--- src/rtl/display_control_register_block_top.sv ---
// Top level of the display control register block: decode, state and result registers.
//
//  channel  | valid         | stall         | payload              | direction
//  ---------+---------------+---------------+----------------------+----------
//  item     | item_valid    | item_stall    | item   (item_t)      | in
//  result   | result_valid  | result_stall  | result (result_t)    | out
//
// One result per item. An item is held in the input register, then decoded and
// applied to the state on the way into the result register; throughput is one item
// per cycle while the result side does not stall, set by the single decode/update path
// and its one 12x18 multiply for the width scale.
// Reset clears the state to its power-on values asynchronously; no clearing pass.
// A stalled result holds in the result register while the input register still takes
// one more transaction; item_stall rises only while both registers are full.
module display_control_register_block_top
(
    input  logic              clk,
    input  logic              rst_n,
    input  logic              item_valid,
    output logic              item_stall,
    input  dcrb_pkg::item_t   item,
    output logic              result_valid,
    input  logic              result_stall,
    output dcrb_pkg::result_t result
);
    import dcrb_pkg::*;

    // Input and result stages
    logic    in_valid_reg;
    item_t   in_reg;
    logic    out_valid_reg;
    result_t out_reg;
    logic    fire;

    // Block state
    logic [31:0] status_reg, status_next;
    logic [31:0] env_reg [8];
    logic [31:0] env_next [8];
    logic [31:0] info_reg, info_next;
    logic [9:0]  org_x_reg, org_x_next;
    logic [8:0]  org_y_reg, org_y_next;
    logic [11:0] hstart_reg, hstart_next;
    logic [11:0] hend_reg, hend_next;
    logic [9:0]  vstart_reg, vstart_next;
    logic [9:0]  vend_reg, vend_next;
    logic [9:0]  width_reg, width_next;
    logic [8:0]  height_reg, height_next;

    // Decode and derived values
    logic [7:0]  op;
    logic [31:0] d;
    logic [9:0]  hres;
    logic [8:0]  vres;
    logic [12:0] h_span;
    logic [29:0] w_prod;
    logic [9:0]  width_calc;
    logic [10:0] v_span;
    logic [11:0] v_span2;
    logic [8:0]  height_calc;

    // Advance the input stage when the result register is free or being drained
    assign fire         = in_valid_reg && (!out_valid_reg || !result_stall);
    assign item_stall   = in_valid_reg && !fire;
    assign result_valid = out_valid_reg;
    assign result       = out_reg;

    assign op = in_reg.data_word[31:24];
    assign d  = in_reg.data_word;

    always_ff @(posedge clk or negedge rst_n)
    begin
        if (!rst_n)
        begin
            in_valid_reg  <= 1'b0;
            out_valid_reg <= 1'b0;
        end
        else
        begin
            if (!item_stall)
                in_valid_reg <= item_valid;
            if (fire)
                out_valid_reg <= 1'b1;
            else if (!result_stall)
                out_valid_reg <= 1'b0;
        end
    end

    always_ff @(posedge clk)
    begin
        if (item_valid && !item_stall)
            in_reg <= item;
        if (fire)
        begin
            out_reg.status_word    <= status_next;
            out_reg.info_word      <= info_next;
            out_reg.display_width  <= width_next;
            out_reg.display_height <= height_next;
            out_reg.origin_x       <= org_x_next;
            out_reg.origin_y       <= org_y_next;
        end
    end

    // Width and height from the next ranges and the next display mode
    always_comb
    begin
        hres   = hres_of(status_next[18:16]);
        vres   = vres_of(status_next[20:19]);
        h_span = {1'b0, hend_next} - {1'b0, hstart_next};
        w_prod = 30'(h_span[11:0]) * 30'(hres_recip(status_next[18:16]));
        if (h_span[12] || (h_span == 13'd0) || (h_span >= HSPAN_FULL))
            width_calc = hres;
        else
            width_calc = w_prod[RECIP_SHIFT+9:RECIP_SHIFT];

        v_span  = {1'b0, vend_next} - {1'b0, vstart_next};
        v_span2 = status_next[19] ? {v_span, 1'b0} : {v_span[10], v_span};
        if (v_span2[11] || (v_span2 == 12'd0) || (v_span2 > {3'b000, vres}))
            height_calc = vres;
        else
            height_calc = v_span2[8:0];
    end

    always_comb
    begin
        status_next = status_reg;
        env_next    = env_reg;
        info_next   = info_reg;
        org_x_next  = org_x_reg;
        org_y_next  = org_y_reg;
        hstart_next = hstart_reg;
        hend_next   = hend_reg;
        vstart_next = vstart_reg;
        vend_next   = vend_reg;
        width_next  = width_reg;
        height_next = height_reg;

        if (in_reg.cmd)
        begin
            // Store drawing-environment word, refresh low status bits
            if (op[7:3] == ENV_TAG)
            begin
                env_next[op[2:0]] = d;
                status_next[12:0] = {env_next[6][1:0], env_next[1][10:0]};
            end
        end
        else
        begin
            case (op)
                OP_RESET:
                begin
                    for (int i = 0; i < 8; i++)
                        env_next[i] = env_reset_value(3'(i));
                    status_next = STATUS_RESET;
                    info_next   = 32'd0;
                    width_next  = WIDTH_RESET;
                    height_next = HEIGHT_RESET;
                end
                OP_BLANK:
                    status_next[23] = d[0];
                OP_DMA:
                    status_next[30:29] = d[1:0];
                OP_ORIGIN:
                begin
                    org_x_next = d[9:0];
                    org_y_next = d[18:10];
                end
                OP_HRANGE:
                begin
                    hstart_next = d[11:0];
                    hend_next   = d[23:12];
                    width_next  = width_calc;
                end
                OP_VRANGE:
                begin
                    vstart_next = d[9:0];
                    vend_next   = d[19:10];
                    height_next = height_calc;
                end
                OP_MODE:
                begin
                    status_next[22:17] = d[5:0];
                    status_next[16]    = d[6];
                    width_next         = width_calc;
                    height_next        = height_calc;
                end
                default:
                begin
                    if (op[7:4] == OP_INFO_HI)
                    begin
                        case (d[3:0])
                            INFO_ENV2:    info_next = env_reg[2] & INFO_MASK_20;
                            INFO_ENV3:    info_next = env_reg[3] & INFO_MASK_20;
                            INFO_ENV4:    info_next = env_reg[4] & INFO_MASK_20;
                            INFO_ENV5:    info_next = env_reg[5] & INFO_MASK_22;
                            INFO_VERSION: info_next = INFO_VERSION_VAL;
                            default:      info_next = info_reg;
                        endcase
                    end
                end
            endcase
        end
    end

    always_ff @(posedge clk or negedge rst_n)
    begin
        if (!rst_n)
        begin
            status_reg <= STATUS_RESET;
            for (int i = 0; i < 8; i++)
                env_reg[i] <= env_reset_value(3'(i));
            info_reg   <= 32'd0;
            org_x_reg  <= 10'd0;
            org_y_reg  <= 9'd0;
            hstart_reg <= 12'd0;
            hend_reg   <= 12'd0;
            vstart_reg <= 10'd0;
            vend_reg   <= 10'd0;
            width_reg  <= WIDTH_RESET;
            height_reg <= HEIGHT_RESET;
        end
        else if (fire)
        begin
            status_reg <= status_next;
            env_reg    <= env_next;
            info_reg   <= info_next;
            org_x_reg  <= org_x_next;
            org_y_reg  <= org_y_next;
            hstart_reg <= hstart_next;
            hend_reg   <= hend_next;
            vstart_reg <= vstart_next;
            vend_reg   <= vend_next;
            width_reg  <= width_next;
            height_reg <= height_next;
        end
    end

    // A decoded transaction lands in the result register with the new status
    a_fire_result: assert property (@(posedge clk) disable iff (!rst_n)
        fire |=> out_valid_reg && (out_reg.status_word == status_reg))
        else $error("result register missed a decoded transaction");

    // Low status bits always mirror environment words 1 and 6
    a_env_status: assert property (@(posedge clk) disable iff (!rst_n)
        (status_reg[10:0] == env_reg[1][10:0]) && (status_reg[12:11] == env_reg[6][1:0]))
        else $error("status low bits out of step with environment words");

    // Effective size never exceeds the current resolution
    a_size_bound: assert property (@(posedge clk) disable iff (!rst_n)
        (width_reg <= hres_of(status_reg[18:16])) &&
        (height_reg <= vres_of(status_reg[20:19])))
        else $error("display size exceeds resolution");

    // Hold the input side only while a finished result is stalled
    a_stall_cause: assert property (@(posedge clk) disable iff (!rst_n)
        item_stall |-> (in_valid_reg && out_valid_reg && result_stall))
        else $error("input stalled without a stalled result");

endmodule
---
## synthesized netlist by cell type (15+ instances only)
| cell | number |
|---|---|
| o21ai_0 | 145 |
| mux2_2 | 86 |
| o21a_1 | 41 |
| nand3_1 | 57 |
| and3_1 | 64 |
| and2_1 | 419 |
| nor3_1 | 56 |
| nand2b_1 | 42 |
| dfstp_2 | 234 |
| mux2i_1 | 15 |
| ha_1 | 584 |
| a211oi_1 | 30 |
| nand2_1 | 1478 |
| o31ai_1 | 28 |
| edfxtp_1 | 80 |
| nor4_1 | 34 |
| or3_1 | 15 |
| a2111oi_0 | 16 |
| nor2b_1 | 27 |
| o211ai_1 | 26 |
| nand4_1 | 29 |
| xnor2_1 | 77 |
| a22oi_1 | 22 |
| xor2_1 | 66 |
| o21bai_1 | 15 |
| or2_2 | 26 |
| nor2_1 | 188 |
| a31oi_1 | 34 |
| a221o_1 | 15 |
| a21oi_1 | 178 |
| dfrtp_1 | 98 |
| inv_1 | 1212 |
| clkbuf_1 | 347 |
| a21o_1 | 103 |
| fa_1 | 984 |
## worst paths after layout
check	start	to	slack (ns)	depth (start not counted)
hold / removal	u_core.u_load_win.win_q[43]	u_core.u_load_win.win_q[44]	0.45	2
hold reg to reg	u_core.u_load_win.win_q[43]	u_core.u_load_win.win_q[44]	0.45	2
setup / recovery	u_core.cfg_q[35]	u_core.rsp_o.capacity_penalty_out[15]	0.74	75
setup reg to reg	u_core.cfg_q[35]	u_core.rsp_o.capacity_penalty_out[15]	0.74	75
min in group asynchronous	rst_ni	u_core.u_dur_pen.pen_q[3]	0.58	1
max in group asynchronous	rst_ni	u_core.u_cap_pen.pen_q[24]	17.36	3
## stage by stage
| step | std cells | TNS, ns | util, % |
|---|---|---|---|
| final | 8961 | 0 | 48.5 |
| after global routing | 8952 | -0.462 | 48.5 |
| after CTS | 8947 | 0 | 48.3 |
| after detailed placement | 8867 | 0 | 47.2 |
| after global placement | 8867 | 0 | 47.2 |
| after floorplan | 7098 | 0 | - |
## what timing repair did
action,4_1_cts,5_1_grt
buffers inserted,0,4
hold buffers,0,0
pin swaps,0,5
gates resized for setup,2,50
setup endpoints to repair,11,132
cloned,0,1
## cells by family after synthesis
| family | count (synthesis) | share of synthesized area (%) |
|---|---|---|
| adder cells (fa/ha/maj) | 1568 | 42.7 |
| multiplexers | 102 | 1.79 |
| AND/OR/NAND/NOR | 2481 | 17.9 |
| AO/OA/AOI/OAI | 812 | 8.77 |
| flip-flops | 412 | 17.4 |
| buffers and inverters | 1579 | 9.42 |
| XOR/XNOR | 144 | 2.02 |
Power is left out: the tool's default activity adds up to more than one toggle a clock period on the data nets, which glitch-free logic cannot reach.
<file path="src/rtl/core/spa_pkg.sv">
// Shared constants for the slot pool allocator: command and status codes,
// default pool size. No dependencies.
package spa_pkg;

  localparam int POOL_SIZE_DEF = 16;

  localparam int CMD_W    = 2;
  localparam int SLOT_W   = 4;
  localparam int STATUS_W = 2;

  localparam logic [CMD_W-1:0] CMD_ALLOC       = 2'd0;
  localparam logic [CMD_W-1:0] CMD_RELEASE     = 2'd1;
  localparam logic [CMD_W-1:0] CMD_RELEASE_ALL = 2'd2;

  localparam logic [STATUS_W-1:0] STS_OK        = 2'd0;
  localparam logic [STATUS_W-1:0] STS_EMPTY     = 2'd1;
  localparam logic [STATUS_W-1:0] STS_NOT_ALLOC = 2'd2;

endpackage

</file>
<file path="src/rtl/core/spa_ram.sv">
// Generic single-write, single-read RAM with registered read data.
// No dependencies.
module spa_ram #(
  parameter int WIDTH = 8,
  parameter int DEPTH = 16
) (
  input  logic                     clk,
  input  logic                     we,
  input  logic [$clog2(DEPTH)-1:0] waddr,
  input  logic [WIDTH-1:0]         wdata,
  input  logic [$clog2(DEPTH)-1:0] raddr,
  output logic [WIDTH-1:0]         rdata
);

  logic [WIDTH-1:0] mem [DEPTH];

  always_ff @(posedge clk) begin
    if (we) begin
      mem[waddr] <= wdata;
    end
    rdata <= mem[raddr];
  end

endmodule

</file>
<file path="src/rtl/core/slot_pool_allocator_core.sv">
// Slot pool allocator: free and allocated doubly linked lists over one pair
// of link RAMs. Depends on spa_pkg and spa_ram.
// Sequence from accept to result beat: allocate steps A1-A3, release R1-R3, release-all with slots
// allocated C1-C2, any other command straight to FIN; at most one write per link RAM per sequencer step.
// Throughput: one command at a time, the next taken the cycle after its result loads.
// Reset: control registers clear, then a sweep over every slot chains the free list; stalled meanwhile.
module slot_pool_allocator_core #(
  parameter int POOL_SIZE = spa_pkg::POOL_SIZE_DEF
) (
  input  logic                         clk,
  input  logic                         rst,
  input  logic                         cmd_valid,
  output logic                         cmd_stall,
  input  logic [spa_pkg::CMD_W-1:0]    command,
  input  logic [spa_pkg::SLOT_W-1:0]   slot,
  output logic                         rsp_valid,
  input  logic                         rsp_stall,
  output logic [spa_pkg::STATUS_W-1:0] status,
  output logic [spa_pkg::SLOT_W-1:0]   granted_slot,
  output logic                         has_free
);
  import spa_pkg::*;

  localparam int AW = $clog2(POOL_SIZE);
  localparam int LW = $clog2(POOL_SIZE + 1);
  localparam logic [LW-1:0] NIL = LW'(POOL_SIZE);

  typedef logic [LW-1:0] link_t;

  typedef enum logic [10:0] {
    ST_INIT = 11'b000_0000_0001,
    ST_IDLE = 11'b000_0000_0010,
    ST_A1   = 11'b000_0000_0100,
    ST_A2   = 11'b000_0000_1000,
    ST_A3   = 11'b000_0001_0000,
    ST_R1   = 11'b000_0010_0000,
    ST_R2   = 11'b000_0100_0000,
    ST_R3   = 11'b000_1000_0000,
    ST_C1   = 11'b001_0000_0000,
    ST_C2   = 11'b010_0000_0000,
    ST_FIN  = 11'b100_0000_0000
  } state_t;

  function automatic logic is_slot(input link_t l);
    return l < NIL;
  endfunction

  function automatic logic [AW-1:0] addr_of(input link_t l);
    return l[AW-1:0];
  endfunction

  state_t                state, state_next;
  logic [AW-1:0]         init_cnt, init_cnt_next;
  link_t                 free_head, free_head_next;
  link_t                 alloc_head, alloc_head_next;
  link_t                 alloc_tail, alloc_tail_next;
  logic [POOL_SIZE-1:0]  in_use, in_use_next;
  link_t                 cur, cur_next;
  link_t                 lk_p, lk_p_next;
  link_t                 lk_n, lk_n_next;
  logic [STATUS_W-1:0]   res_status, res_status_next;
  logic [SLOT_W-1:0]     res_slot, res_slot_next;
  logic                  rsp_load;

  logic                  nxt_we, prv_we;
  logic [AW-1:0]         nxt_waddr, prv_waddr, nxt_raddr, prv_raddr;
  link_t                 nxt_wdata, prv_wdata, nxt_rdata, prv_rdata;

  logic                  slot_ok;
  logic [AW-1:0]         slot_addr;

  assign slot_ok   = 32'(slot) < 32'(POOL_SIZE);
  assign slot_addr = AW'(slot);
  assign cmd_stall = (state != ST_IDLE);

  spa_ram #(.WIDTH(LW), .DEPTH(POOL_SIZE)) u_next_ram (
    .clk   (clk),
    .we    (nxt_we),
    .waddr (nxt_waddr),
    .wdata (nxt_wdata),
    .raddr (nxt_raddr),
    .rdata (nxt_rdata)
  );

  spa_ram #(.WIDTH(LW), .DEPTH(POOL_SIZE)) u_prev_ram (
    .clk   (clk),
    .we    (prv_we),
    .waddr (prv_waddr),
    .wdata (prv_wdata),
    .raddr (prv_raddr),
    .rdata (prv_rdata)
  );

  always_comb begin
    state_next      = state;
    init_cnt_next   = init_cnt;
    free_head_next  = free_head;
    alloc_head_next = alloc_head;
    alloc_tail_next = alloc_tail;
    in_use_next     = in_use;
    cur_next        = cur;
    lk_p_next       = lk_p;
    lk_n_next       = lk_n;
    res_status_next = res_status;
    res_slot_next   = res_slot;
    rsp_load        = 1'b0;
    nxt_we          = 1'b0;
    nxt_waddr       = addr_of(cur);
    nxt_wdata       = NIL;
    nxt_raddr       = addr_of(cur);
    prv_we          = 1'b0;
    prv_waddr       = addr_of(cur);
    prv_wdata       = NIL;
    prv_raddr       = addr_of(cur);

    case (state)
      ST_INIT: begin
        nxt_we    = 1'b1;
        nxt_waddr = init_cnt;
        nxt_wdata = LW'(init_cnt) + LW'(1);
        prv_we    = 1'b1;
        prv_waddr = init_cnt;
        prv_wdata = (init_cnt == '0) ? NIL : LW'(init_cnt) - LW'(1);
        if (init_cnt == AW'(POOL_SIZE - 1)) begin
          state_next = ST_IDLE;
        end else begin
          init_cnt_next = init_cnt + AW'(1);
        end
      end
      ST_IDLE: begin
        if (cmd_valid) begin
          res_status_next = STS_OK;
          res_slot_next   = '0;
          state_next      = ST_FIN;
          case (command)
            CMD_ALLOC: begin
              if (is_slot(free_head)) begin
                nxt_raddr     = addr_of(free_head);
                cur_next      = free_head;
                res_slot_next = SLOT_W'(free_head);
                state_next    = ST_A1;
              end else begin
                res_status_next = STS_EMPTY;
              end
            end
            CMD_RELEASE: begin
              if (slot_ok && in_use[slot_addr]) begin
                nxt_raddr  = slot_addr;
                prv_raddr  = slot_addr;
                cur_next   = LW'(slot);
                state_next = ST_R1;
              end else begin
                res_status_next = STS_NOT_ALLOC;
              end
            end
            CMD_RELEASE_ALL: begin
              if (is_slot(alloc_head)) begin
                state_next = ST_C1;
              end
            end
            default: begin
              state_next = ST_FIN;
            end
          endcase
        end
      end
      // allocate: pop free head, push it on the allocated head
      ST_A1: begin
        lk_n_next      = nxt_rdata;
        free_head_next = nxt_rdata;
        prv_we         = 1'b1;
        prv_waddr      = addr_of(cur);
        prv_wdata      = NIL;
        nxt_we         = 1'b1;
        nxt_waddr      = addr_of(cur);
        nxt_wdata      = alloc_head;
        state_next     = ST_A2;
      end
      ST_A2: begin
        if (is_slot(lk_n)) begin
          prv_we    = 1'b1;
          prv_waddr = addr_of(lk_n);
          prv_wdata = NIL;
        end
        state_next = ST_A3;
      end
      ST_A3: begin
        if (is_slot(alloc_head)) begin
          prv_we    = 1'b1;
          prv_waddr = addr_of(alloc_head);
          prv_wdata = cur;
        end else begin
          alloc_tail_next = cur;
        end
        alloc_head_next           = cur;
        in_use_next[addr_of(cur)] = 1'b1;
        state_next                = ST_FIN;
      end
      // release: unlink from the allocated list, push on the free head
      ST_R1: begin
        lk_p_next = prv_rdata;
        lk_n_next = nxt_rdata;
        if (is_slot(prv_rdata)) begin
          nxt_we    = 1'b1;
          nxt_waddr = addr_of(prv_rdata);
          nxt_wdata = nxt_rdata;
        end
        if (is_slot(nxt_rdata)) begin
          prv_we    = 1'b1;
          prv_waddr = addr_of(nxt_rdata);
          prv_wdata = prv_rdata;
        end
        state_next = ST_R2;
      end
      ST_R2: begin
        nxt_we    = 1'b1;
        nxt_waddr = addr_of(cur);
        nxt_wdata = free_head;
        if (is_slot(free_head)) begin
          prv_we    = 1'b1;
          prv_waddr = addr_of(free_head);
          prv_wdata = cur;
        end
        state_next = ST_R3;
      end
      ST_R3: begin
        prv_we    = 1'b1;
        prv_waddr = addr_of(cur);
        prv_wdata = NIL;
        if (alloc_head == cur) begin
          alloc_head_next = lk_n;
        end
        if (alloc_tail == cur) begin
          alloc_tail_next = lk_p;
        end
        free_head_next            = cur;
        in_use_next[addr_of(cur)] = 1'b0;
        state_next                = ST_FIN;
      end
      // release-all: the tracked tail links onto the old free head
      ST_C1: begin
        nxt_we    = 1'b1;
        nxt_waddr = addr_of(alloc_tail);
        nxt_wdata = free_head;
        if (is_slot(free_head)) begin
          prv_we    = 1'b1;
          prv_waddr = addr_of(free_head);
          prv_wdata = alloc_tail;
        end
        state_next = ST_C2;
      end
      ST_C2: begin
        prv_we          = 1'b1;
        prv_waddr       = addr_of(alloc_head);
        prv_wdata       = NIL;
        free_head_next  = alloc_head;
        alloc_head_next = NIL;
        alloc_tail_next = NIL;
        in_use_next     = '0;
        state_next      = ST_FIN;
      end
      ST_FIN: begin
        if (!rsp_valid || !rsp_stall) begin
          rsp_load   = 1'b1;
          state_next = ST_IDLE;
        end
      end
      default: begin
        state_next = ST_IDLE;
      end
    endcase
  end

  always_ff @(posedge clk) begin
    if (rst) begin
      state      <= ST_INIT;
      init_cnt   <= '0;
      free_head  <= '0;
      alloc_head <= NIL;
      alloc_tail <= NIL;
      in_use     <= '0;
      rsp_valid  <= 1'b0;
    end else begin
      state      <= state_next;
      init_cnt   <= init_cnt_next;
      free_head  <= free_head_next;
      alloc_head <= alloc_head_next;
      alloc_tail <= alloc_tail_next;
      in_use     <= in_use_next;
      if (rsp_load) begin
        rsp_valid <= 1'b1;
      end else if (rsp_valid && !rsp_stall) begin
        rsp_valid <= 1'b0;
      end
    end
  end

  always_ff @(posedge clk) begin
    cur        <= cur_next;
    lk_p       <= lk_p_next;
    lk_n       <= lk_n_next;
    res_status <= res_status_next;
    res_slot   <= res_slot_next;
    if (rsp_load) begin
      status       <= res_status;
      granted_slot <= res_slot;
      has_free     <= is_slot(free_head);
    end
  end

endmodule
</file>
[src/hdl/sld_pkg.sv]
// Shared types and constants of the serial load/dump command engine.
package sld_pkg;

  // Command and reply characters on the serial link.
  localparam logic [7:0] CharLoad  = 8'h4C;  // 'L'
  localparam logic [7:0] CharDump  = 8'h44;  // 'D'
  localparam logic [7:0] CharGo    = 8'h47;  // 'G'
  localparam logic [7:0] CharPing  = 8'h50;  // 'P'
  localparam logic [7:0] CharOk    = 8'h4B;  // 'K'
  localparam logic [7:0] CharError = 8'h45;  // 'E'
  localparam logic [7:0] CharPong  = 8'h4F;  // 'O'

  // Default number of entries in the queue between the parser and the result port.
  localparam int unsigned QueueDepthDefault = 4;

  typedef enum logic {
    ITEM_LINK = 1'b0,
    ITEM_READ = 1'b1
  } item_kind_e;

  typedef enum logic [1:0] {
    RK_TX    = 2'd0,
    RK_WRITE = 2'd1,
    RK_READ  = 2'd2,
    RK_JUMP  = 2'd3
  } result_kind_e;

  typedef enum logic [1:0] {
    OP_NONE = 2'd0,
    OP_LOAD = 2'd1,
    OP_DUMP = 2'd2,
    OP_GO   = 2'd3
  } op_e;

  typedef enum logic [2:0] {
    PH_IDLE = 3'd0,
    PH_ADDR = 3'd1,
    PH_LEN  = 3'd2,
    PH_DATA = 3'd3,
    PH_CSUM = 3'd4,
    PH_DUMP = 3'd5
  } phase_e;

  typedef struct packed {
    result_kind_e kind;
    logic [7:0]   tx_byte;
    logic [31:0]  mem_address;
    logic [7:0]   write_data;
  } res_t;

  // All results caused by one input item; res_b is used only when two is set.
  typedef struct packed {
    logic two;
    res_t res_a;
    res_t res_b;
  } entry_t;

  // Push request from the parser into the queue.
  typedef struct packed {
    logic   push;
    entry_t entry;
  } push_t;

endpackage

:: EXERCISE REQUIREMENTS ::
Reproduce verbatim the lines above, from the line with "## synthesized netlist" through the line with "(start not counted)".

:: RESULT FOR THIS TASK ::
## synthesized netlist by cell type (15+ instances only)
| cell | number |
|---|---|
| o21ai_0 | 145 |
| mux2_2 | 86 |
| o21a_1 | 41 |
| nand3_1 | 57 |
| and3_1 | 64 |
| and2_1 | 419 |
| nor3_1 | 56 |
| nand2b_1 | 42 |
| dfstp_2 | 234 |
| mux2i_1 | 15 |
| ha_1 | 584 |
| a211oi_1 | 30 |
| nand2_1 | 1478 |
| o31ai_1 | 28 |
| edfxtp_1 | 80 |
| nor4_1 | 34 |
| or3_1 | 15 |
| a2111oi_0 | 16 |
| nor2b_1 | 27 |
| o211ai_1 | 26 |
| nand4_1 | 29 |
| xnor2_1 | 77 |
| a22oi_1 | 22 |
| xor2_1 | 66 |
| o21bai_1 | 15 |
| or2_2 | 26 |
| nor2_1 | 188 |
| a31oi_1 | 34 |
| a221o_1 | 15 |
| a21oi_1 | 178 |
| dfrtp_1 | 98 |
| inv_1 | 1212 |
| clkbuf_1 | 347 |
| a21o_1 | 103 |
| fa_1 | 984 |
## worst paths after layout
check	start	to	slack (ns)	depth (start not counted)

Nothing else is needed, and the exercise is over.